Cumpleaños de Ibarra y sus deseos

jose echeverriaEn la fundación española de Ibarra, acorde a la síntesis realizada por Humberto Oña (2010:381) tenemos como precursores a Hernán González de Saa, a Fray Pedro Bedón, a Gaspar de Torres, a García Hurtado de Mendoza, a Luis de Levasco, a Gaspar de Zúñiga, a Juan Barrio Sepúlveda.

Don Lorenzo de Aldana, sucesor de Sebastián de Benalcázar, Gobernador de Quito, comisionó a don Alonso Hernández la dominación de los indígenas de la parte occidental, actual vía San Lorenzo. El padre Gaspar de Torres pacificó en 1598 a los Cayapas, Lambas y Lachas (Tapia 1997:135). El Marqués de Cañete, por Cédula Real de 1598, encomendó la fundación de la ciudad al Dr. Matías Moreno de Mera, pero no cumplió.

El 22 de septiembre de 1606, el Presidente de la Real Audiencia de Quito, encargó la fundación al Capitán Don Cristóbal de Troya, fue escribano Pedro de Carvallo. El 28 de septiembre de 1606 se expidió el AUTO DE FUNDACIÓN.

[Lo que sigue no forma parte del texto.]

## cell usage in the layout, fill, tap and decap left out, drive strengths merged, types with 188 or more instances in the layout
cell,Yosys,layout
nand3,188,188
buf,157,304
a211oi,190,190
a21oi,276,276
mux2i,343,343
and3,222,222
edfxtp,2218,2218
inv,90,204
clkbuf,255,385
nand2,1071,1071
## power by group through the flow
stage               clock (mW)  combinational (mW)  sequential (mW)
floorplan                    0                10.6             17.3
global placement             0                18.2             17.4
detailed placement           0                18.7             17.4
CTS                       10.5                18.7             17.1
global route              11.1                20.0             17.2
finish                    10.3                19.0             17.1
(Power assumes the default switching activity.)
<file path="config.mk">
export PLATFORM = sky130hd
export DESIGN_NAME = si_suffix_integer_parser_flat
export DESIGN_NICKNAME = d
export VERILOG_FILES = /design/src/rtl/sisp_pkg.sv /design/src/rtl/sisp_if.sv /design/src/rtl/sisp_step.sv /design/src/rtl/si_suffix_integer_parser.sv /design/src/flat_wrapper.sv
export SDC_FILE = /design/constraint.sdc
export NUM_CORES = 1
export LEC_CHECK = 0
export ABC_AREA = 1
export CORE_MARGIN = 2
export CORE_UTILIZATION = 40
export CTS_CLUSTER_DIAMETER = 150
export DETAILED_ROUTE_END_ITERATION = 7
export DONT_BUFFER_PORTS = 1
export PLACE_DENSITY = 0.63
export SETUP_SLACK_MARGIN = 0.5
export SYNTH_ARGS = -nofsm -noshare
export SYNTH_HDL_FRONTEND = slang
export SYNTH_HIERARCHICAL = 1
export SYNTH_SLANG_ARGS = --single-unit
</file>
<file path="constraint.sdc">
create_clock -name clk_i -period 8.1 [get_ports clk_i]
set_input_delay 1.62 -clock clk_i [delete_from_list [all_inputs] [get_ports clk_i]]
set_output_delay 1.62 -clock clk_i [all_outputs]
set_load 0.05 [all_outputs]
</file>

Ibarra inició con 280 habitantes. La fundación de Ibarra tuvo, al menos, tres finalidades:

1) La población local era de aborígenes, de ninguna confianza para los conquistadores, era indispensable tener una ciudad para españoles; incluso hubo una propuesta de construir en Caranqui un asentamiento para españoles, toda amurallada.

2) Para unir Quito con Popayán, se hacía necesaria una ciudad intermedia.

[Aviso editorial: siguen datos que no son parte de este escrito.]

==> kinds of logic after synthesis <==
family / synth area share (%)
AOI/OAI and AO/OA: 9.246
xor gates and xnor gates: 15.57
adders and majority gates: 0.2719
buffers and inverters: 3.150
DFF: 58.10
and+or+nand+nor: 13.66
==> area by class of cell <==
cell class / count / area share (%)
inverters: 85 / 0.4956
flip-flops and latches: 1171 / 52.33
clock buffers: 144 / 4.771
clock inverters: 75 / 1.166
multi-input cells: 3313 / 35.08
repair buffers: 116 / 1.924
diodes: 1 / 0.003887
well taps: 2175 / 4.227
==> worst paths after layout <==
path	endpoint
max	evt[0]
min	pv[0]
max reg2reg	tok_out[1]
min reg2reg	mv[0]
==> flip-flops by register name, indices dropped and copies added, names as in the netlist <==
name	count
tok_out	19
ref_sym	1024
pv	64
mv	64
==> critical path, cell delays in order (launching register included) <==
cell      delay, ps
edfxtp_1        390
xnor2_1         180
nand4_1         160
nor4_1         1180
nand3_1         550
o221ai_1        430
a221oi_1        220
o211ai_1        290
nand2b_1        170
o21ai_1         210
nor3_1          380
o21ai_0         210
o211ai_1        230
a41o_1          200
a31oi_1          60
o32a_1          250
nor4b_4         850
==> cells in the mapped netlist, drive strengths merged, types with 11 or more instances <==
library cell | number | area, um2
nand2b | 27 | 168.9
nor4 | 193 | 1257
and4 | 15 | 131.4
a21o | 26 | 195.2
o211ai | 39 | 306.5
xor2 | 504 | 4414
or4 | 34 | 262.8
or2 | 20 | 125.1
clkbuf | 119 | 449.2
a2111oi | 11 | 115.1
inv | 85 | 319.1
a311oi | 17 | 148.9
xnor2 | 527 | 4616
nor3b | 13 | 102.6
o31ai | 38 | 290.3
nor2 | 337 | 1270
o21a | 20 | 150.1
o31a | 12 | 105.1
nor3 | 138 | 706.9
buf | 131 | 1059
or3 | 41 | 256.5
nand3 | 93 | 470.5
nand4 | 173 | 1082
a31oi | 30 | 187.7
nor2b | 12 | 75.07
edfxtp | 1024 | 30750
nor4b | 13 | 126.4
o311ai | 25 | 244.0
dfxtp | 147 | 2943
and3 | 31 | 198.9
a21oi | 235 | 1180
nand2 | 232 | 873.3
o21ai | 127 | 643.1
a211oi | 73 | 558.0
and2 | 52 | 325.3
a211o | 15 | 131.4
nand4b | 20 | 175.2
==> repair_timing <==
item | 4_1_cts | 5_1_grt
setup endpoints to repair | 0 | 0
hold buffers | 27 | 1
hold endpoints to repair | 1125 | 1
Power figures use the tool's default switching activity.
<file path="config.mk">
export PLATFORM = sky130hd
export DESIGN_NAME = sktab_cell
export DESIGN_NICKNAME = d
export VERILOG_FILES = /design/src/hw/rtl/sktab_pkg.sv /design/src/hw/rtl/sktab_cell.sv
export SDC_FILE = /design/constraint.sdc
export NUM_CORES = 1
export LEC_CHECK = 0
export ABC_AREA = 1
export BUFFER_PORTS_ARGS = -buffer_cell sky130_fd_sc_hd__buf_2
export CORE_AREA = 5 5 126 128
export DETAILED_ROUTE_END_ITERATION = 12
export DIE_AREA = 0 0 131 133
export PLACE_DENSITY = 0.76
export SLEW_MARGIN = 15
export SYNTH_ARGS = -nofsm -noshare
export SYNTH_HDL_FRONTEND = slang
export SYNTH_SLANG_ARGS = --single-unit
export TNS_END_PERCENT = 5
</file>
<file path="constraint.sdc">
create_clock -name clk -period 2.8 [get_ports clk]
set_clock_uncertainty 0.05 [all_clocks]
set_input_delay 0.28 -clock clk [delete_from_list [all_inputs] [get_ports clk]]
set_output_delay 0.28 -clock clk [all_outputs]
set_load 0.005 [all_outputs]
</file>
<file path="src/hw/rtl/sktab_pkg.sv">
// ----------------------------------------------------------------------------
// sktab_pkg
// Types and codes shared by the sorted key table engine.
// ----------------------------------------------------------------------------
package sktab_pkg;

	localparam logic [2:0] CMD_PROBE   = 3'd0;
	localparam logic [2:0] CMD_READ    = 3'd1;
	localparam logic [2:0] CMD_INSERT  = 3'd2;
	localparam logic [2:0] CMD_SHIFT   = 3'd3;
	localparam logic [2:0] CMD_DELETE  = 3'd4;
	localparam logic [2:0] CMD_EXTRACT = 3'd5;

	localparam logic [1:0] ST_OK    = 2'd0;
	localparam logic [1:0] ST_SMALL = 2'd1;
	localparam logic [1:0] ST_FULL  = 2'd2;
	localparam logic [1:0] ST_RANGE = 2'd3;

	typedef struct packed {
		logic [2:0]         cmd;
		logic [31:0]        key_a;
		logic [31:0]        key_b;
		logic [5:0]         cursor_in;
		logic [31:0]        child_in;
		logic signed [31:0] delta;
	} in_word_t;

	typedef struct packed {
		logic [1:0]  status;
		logic        found;
		logic [5:0]  cursor_out;
		logic        has_entry;
		logic [31:0] key_out;
		logic [31:0] child_out;
		logic [5:0]  entry_count;
		logic        last;
	} out_word_t;

	// per-cell command for one pass step
	typedef struct packed {
		logic        shift_up;   // take left neighbor (insert)
		logic        shift_dn;   // take right neighbor (removal)
		logic        load;       // load new entry
		logic        sub;        // key minus delta
	} cell_ctl_t;

endpackage

</file>
<file path="src/hw/rtl/sktab_cell.sv">
// ----------------------------------------------------------------------------
// sktab_cell
// One table slot: holds a key and child; loads a new entry, takes a neighbor's, or subtracts delta.
// ----------------------------------------------------------------------------
module sktab_cell #(
	parameter int CHILD_BITS = 32
) (
	input  logic                     clk,
	input  sktab_pkg::cell_ctl_t     ctl,
	input  logic [31:0]              left_key,
	input  logic [CHILD_BITS-1:0]    left_child,
	input  logic [31:0]              right_key,
	input  logic [CHILD_BITS-1:0]    right_child,
	input  logic [31:0]              new_key,
	input  logic [CHILD_BITS-1:0]    new_child,
	input  logic [31:0]              delta,
	output logic [31:0]              key,
	output logic [CHILD_BITS-1:0]    child
);
	import sktab_pkg::*;

	logic [31:0]           key_q;
	logic [CHILD_BITS-1:0] child_q;

	always_ff @(posedge clk) begin
		if (ctl.load) begin
			key_q   <= new_key;
			child_q <= new_child;
		end else if (ctl.shift_up) begin
			key_q   <= left_key;
			child_q <= left_child;
		end else if (ctl.shift_dn) begin
			key_q   <= right_key;
			child_q <= right_child;
		end else if (ctl.sub) begin
			key_q   <= key_q - delta;
		end
	end

	assign key   = key_q;
	assign child = child_q;

endmodule

</file>
== Word-level counts from Yosys, hierarchy flattened ==
Cells that the tools add are included.
Operators by class
  muxes and demuxes: 7
  add/subtract/negate cells: 1
  reductions and logical operators: 2
Operators with widths (number)
  $mux W32: 7
  $sub A32 B32 Y32: 1
  $reduce_bool A4 Y1: 1
  $reduce_bool A3 Y1: 1
Word-level totals
  bits of input ports: 229
  output and inout bits: 64
  word-level logic and storage cells: 12
  register bits: 64

== Depth between registers and ports, before layout ==
Gate-level depths: netlist of run 1.
  depth after elaboration: 5
  gate-level depth with buffers: 17
  gate-level depth less buffers: 17

== Least setup slack after synthesis of run 1 ==
OpenSTA, ideal clock, no wires.
  path type: input port to flip-flop
  start point: input ctl[3] (netlist bit)
  end point: register key_q[0], in the netlist key[0], enable pin
  setup time: 0.333 ns
  slack: 0.083 ns
  data required time: 2.417 ns
  stages on the path: 5
  arrival: 2.334 ns
  buffers on the path: 2
  cells stage by stage: clkbuf_1 -> inv_1 -> buf_2 -> nand3_1 -> or2_2
Between the ends
  longest elaborated chain between the ends: 1
Ends and longest elaborated chain
  start: declaration: line sktab_cell.sv:9  | input sktab_pkg::cell_ctl_t ctl,
  $reduce_bool A4 Y1 (no line)
  end signal: assignment: line sktab_cell.sv:27  | key_q <= new_key;
  end signal: assignment: line sktab_cell.sv:30  | key_q <= left_key;
  end signal: assignment: line sktab_cell.sv:33  | key_q <= right_key;
  end: declaration: line sktab_cell.sv:22  | logic [31:0] key_q;
Every way passes these cells.
A chain may end at the register's enable or synchronous reset.

== Final worst setup path of run 1 ==
  start point: register key_q[0], in the netlist key[0]
  end point: register key_q[28], in the netlist key[28] (data pin)
Between the ends
  longest elaborated chain between the ends: 5
Ends and longest elaborated chain
  $sub A32 B32 Y32: line sktab_cell.sv:36  | key_q <= key_q - delta;
  $mux W32: line sktab_cell.sv:35  | end else if (ctl.sub) begin
  $mux W32: line sktab_cell.sv:32  | end else if (ctl.shift_dn) begin
  $mux W32: line sktab_cell.sv:29  | end else if (ctl.shift_up) begin
  $mux W32: line sktab_cell.sv:26  | if (ctl.load) begin
Every way passes these cells. The select of a mux whose other input is x is not followed.
==> src/design/particle_integrate_wrap_top_assert.svh <==
// ---------------------------------------------------------------------------
// particle_integrate_wrap_top_assert.svh
// Assertion macros used by the particle integrator top.
// ---------------------------------------------------------------------------
`ifndef PARTICLE_INTEGRATE_WRAP_TOP_ASSERT_SVH
`define PARTICLE_INTEGRATE_WRAP_TOP_ASSERT_SVH

// Same-cycle implication, sampled on clk, off during reset
`define PIW_ASSERT_IMP(lbl, ante, cons, msg) \
	lbl: assert property (@(posedge clk) disable iff (!arst_n) (ante) |-> (cons)) \
		else $error(msg);

// Next-cycle implication, sampled on clk, off during reset
`define PIW_ASSERT_NXT(lbl, ante, cons, msg) \
	lbl: assert property (@(posedge clk) disable iff (!arst_n) (ante) |=> (cons)) \
		else $error(msg);

`endif

==> src/design/piw_pkg.sv <==
// ---------------------------------------------------------------------------
// piw_pkg
// Types, codes and helper functions of the particle integrator.
// ---------------------------------------------------------------------------
`default_nettype none

package piw_pkg;

	localparam int AXES      = 3;
	localparam int AXIS_W    = $clog2(AXES + 1);
	localparam int SD_STEPS  = 32;
	localparam int SD_CNT_W  = $clog2(SD_STEPS);
	localparam int SD_REM_W  = 35;

	// register indexes on the config port
	localparam logic [2:0] REG_MIN_X       = 3'd0;
	localparam logic [2:0] REG_MAX_X       = 3'd1;
	localparam logic [2:0] REG_MIN_Y       = 3'd2;
	localparam logic [2:0] REG_MAX_Y       = 3'd3;
	localparam logic [2:0] REG_MIN_Z       = 3'd4;
	localparam logic [2:0] REG_MAX_Z       = 3'd5;
	localparam logic [2:0] REG_SPEED_LIMIT = 3'd6;

	localparam logic signed [31:0] MIN_RESET = 32'sd0;
	localparam logic signed [31:0] MAX_RESET = 32'sd65536;
	localparam logic [30:0]        LIM_RESET = 31'd655;

	typedef enum logic [2:0] {
		OP_FORCE  = 3'd0,
		OP_STEP   = 3'd1,
		OP_OFFSET = 3'd2,
		OP_SETPOS = 3'd3,
		OP_WRAP   = 3'd4
	} op_t;

	typedef enum logic [3:0] {
		ST_IDLE,
		ST_ACCEL,
		ST_SQ,
		ST_CMP,
		ST_SQRT,
		ST_MUL,
		ST_DIV_LD,
		ST_DIV,
		ST_POS1,
		ST_POS2,
		ST_OUT
	} state_t;

	typedef enum logic {
		SD_SQRT,
		SD_DIV
	} sd_mode_t;

	typedef struct packed {
		logic     start;
		sd_mode_t mode;
	} sd_ctrl_t;

	typedef struct packed {
		logic busy;
		logic done;
	} sd_stat_t;

	// saturating signed 32-bit add
	function automatic logic signed [31:0] sat_add(input logic signed [31:0] a,
		input logic signed [31:0] b);
		logic signed [32:0] s;
		s = {a[31], a} + {b[31], b};
		if (s[32] != s[31]) begin
			sat_add = s[32] ? {1'b1, 31'b0} : {1'b0, {31{1'b1}}};
		end else begin
			sat_add = s[31:0];
		end
	endfunction

	// magnitude; the most negative value maps to 2^31
	function automatic logic [31:0] mag32(input logic signed [31:0] v);
		mag32 = v[31] ? (32'd0 - v) : v;
	endfunction

	// move to the opposite bound: high test first, then low test
	function automatic logic signed [31:0] wrap_axis(input logic signed [31:0] p,
		input logic signed [31:0] mn, input logic signed [31:0] mx);
		logic signed [31:0] p1;
		p1 = (p >= mx) ? mn : p;
		wrap_axis = (p1 < mn) ? mx : p1;
	endfunction

endpackage

`default_nettype wire

==> src/design/piw_sqdiv.sv <==
// ---------------------------------------------------------------------------
// piw_sqdiv
// Shared shift-subtract unit: 64-bit integer square root or 64/32 divide.
// ---------------------------------------------------------------------------
`default_nettype none

module piw_sqdiv
	import piw_pkg::*;
(
	input  wire logic                clk,
	input  wire logic                arst_n,
	input  wire sd_ctrl_t            ctrl,
	input  wire logic [63:0]         src,
	input  wire logic [SD_REM_W-1:0] rem_init,
	input  wire logic [31:0]         divisor,
	output sd_stat_t                 stat,
	output logic [31:0]              res
);

	sd_mode_t              mode_q;
	logic [SD_REM_W-1:0]   rem_q;
	logic [63:0]           src_q;
	logic [31:0]           res_q;
	logic [31:0]           div_q;
	logic [SD_CNT_W-1:0]   cnt_q;
	logic                  busy_q;
	logic                  done_q;

	logic [SD_REM_W-1:0]   rem_t;
	logic [SD_REM_W-1:0]   trial;
	logic                  ge;

	// one digit: root takes two source bits, quotient takes one
	always_comb begin
		if (mode_q == SD_SQRT) begin
			rem_t = {rem_q[SD_REM_W-3:0], src_q[63:62]};
			trial = {1'b0, res_q, 2'b01};
		end else begin
			rem_t = {rem_q[SD_REM_W-2:0], src_q[63]};
			trial = {3'b000, div_q};
		end
		ge = (rem_t >= trial);
	end

	// control
	always_ff @(posedge clk or negedge arst_n) begin
		if (!arst_n) begin
			busy_q <= 1'b0;
			done_q <= 1'b0;
			cnt_q  <= '0;
		end else begin
			done_q <= 1'b0;
			if (ctrl.start) begin
				busy_q <= 1'b1;
				cnt_q  <= '0;
			end else if (busy_q) begin
				cnt_q <= cnt_q + 1'b1;
				if (cnt_q == SD_CNT_W'(SD_STEPS - 1)) begin
					busy_q <= 1'b0;
					done_q <= 1'b1;
				end
			end
		end
	end

	// datapath
	always_ff @(posedge clk) begin
		if (ctrl.start) begin
			mode_q <= ctrl.mode;
			rem_q  <= rem_init;
			src_q  <= src;
			div_q  <= divisor;
			res_q  <= '0;
		end else if (busy_q) begin
			rem_q <= ge ? (rem_t - trial) : rem_t;
			res_q <= {res_q[30:0], ge};
			src_q <= (mode_q == SD_SQRT) ? {src_q[61:0], 2'b00} : {src_q[62:0], 1'b0};
		end
	end

	assign stat.busy = busy_q;
	assign stat.done = done_q;
	assign res       = res_q;

endmodule

`default_nettype wire
--- src/hdl/yuvrgb_pkg.sv ---
package yuvrgb_pkg;

   localparam int unsigned BYTE_W     = 8;
   localparam int unsigned CSR_ADDR_W = 2;
   localparam int unsigned CSR_DATA_W = 1;
   localparam int unsigned REQ_DATA_W = 8 * BYTE_W;
   localparam int unsigned RSP_DATA_W = 4 * BYTE_W;

   // register indexes
   localparam logic [CSR_ADDR_W-1:0] CSR_DIFFERENTIAL_MODE = 2'd0;
   localparam logic [CSR_ADDR_W-1:0] CSR_COLOUR_CONVERT    = 2'd1;
   localparam logic [CSR_ADDR_W-1:0] CSR_ALPHA_PRESENT     = 2'd2;

   typedef struct packed {
      logic differential_mode;
      logic colour_convert;
      logic alpha_present;
   } cfg_type;

   typedef struct packed {
      logic        [BYTE_W-1:0] luma;
      logic signed [BYTE_W-1:0] chroma_u;
      logic signed [BYTE_W-1:0] chroma_v;
      logic        [BYTE_W-1:0] alpha_in;
      logic        [BYTE_W-1:0] prev_blue;
      logic        [BYTE_W-1:0] prev_green;
      logic        [BYTE_W-1:0] prev_red;
      logic        [BYTE_W-1:0] prev_alpha;
   } pix_in_type;

   typedef struct packed {
      logic [BYTE_W-1:0] blue;
      logic [BYTE_W-1:0] green;
      logic [BYTE_W-1:0] red;
      logic [BYTE_W-1:0] alpha;
   } pix_out_type;

endpackage

--- src/hdl/yuvrgb_csr.sv ---
module yuvrgb_csr import yuvrgb_pkg::*; (
   input  logic                  clock,
   input  logic                  reset,
   input  logic                  csr_we,
   input  logic [CSR_ADDR_W-1:0] csr_addr,
   input  logic [CSR_DATA_W-1:0] csr_wdata,
   output cfg_type               cfg
);

   cfg_type cfg_ff;
   cfg_type cfg_in;

   always_comb begin
      cfg_in = cfg_ff;
      if (csr_we) begin
         unique case (csr_addr)
            CSR_DIFFERENTIAL_MODE: cfg_in.differential_mode = csr_wdata[0];
            CSR_COLOUR_CONVERT:    cfg_in.colour_convert    = csr_wdata[0];
            CSR_ALPHA_PRESENT:     cfg_in.alpha_present     = csr_wdata[0];
            default:               cfg_in = cfg_ff;
         endcase
      end
   end

   always_ff @(posedge clock) begin
      if (reset) begin
         cfg_ff.differential_mode <= 1'b0;
         cfg_ff.colour_convert    <= 1'b1;
         cfg_ff.alpha_present     <= 1'b0;
      end else begin
         cfg_ff <= cfg_in;
      end
   end

   assign cfg = cfg_ff;

endmodule

--- src/hdl/yuvrgb_convert.sv ---
module yuvrgb_convert import yuvrgb_pkg::*; (
   input  cfg_type     cfg,
   input  pix_in_type  pix_in,
   output pix_out_type pix_out
);

   // clamp a signed 12-bit sum to 0..255
   function automatic logic [BYTE_W-1:0] clamp12(input logic signed [11:0] x);
      logic [BYTE_W-1:0] r;
      if (x[11]) begin
         r = '0;
      end else if (x[10:8] != 3'd0) begin
         r = '1;
      end else begin
         r = x[7:0];
      end
      return r;
   endfunction

   // clamp(prev + 2 * delta)
   function automatic logic [BYTE_W-1:0] restore(input logic [BYTE_W-1:0] prev,
                                                 input logic [BYTE_W-1:0] delta);
      logic signed [11:0] sum;
      sum = signed'({4'b0, prev}) + signed'({{3{delta[7]}}, delta, 1'b0});
      return clamp12(sum);
   endfunction

   logic signed [11:0] u_x, v_x;
   logic signed [11:0] t_b, t_g, t_r;
   logic signed [11:0] base_x;
   logic        [BYTE_W-1:0] base;
   logic        [BYTE_W-1:0] c_b, c_g, c_r;
   logic        [BYTE_W-1:0] d_b, d_g, d_r;

   assign u_x = {{4{pix_in.chroma_u[7]}}, pix_in.chroma_u};
   assign v_x = {{4{pix_in.chroma_v[7]}}, pix_in.chroma_v};

   assign t_b = (u_x * 12'sd7) >>> 2;
   assign t_g = (u_x * 12'sd3 + v_x * 12'sd6) >>> 3;
   assign t_r = (v_x * 12'sd3) >>> 1;

   // signed luma plus 128 is the byte with its top bit flipped
   assign base   = cfg.differential_mode ? {~pix_in.luma[7], pix_in.luma[6:0]}
                                         : pix_in.luma;
   assign base_x = signed'({4'b0, base});

   assign c_b = clamp12(base_x + t_b);
   assign c_g = clamp12(base_x - t_g);
   assign c_r = clamp12(base_x + t_r);

   // deltas: clamped byte minus 128, or raw samples
   assign d_b = cfg.colour_convert ? {~c_b[7], c_b[6:0]} : pix_in.luma;
   assign d_g = cfg.colour_convert ? {~c_g[7], c_g[6:0]} : pix_in.chroma_u;
   assign d_r = cfg.colour_convert ? {~c_r[7], c_r[6:0]} : pix_in.chroma_v;

   always_comb begin
      if (cfg.differential_mode) begin
         pix_out.blue  = restore(pix_in.prev_blue,  d_b);
         pix_out.green = restore(pix_in.prev_green, d_g);
         pix_out.red   = restore(pix_in.prev_red,   d_r);
         pix_out.alpha = cfg.alpha_present ? restore(pix_in.prev_alpha, pix_in.alpha_in)
                                           : pix_in.prev_alpha;
      end else begin
         pix_out.blue  = cfg.colour_convert ? c_b : pix_in.luma;
         pix_out.green = cfg.colour_convert ? c_g : pix_in.chroma_u;
         pix_out.red   = cfg.colour_convert ? c_r : pix_in.chroma_v;
         pix_out.alpha = cfg.alpha_present ? pix_in.alpha_in : pix_in.prev_alpha;
      end
   end

endmodule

3) La salida al Océano Pacífico era un proyecto urgente y desde esta localidad era lo más factible. Han pasado 411 años de la fundación de Ibarra y sus propósitos siguen vigentes:

1) Hay que hacer de Ibarra una ciudad “señorial, noble, aristocrática, solariega”, con sus viviendas patrimoniales restauradas y con uso social apropiado. Una ciudad jardín que invite a ser visitada, paseada, añorada, “la ciudad a la que siempre se vuelve”.

2) Una  “ciudad visagra” que una pueblos y ciudades hacia los cuatro puntos cardinales, un referente principal de la Zona Norte.

3) Ibarra con puerto propio: San Lorenzo. ¡Por Dios!, la naturaleza nos ha dado todo, pero los humanos somos tan mezquinos que vamos a necesitar otros 411 años para cumplir con Ibarra.